The Maestro fell asleep with a faint smile on his lips, dimly aware of the
shy, tentative notes that Rollo was coaxing forth.
Then gray fog closed in and he was in that half-world where reality is
dreamlike and dreams are real. It was soft and feathery and lavender clouds and
sounds were rolling and washing across his mind in flowing waves.
Where? The mist drew back a bit and he was in red velvet and deep and the
music swelled and broke over him.
He smiled.
My recording. Thank you, thank you, thank--
The Maestro snapped erect, threw the covers aside.

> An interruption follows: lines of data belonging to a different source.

What follows belongs to an exercise in optimizing a design on an open flow for small area; a production flow would make more cautious choices.
Function was checked by simulation only, so behaviour that the tests miss may differ from the original.
No activity file was given, so power comes from the tool's default toggle rates.

Setup of run 1:
Design mkMAC, start of the top module:
module mkMAC(CLK,
	     RST_N,
	     get_values_multiplicand1,
	     get_values_multiplicand2,
	     get_values_addend,
	     get_values_mode,
	     EN_get_values,
	     RDY_get_values,
	     mac_result,
	     RDY_mac_result);
Settings: LEC_CHECK=0, CAP_MARGIN=20, CORE_MARGIN=2, CORE_UTILIZATION=40, CTS_BUF_LIST=sky130_fd_sc_hd__clkbuf_4 sky130_fd_sc_hd__clkbuf_8, CTS_CLUSTER_DIAMETER=60, CTS_CLUSTER_SIZE=18, GPL_TIMING_DRIVEN=0, SETUP_SLACK_MARGIN=0.2, SLEW_MARGIN=20, SYNTH_HIERARCHICAL=1, SYNTH_MINIMUM_KEEP_SIZE=0; clock period 9.0 ns.
standard.sh (not shown) runs the stock make flow with config.mk's settings and CLKGATE_MAP_FILE= SYNTH_SCRIPT=/design/flow/synth_recipe.tcl, a recipe that flattens the netlist after the stock synthesis.
==> flow/flow/run.sh <==
#!/bin/bash
# Layout flow: the standard ORFS flow, with the port buffers made from
# sky130_fd_sc_hd__buf_1 and the synthesis buffers removed before placement
# (the resizer rebuffers where needed), and cells on paths with slack sized
# down after global routing.
set -euo pipefail
bash standard.sh 'BUFFER_PORTS_ARGS=-buffer_cell sky130_fd_sc_hd__buf_1' REMOVE_ABC_BUFFERS=1 RECOVER_POWER=100 finish > standard_flow.log 2>&1
Ran to the end and failed final checks on capacitance limit, slew limit: run 1.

He crept, trembling uncontrollably, to the door of his studio and stood
there, thin and brittle in the robe.
The light over the music rack was an eerie island in the brown shadows of
the studio Rollo sat at the keyboard, prim, inhuman, rigid, twin lenses focused
somewhere off into the shadows.
The massive feet working the pedals, arms and hands flashing and
glinting--they were living entities, separate, somehow, from the machined
perfection of his body.
The music rack was empty.
A copy of Beethoven’s “Appassionata” lay closed on the bench. It had been,
the Maestro remembered, in a pile of sheet music on the piano.
Rollo was playing it.
He was creating it, breathing it, drawing it through silver flame.
Time became meaningless, suspended in midair.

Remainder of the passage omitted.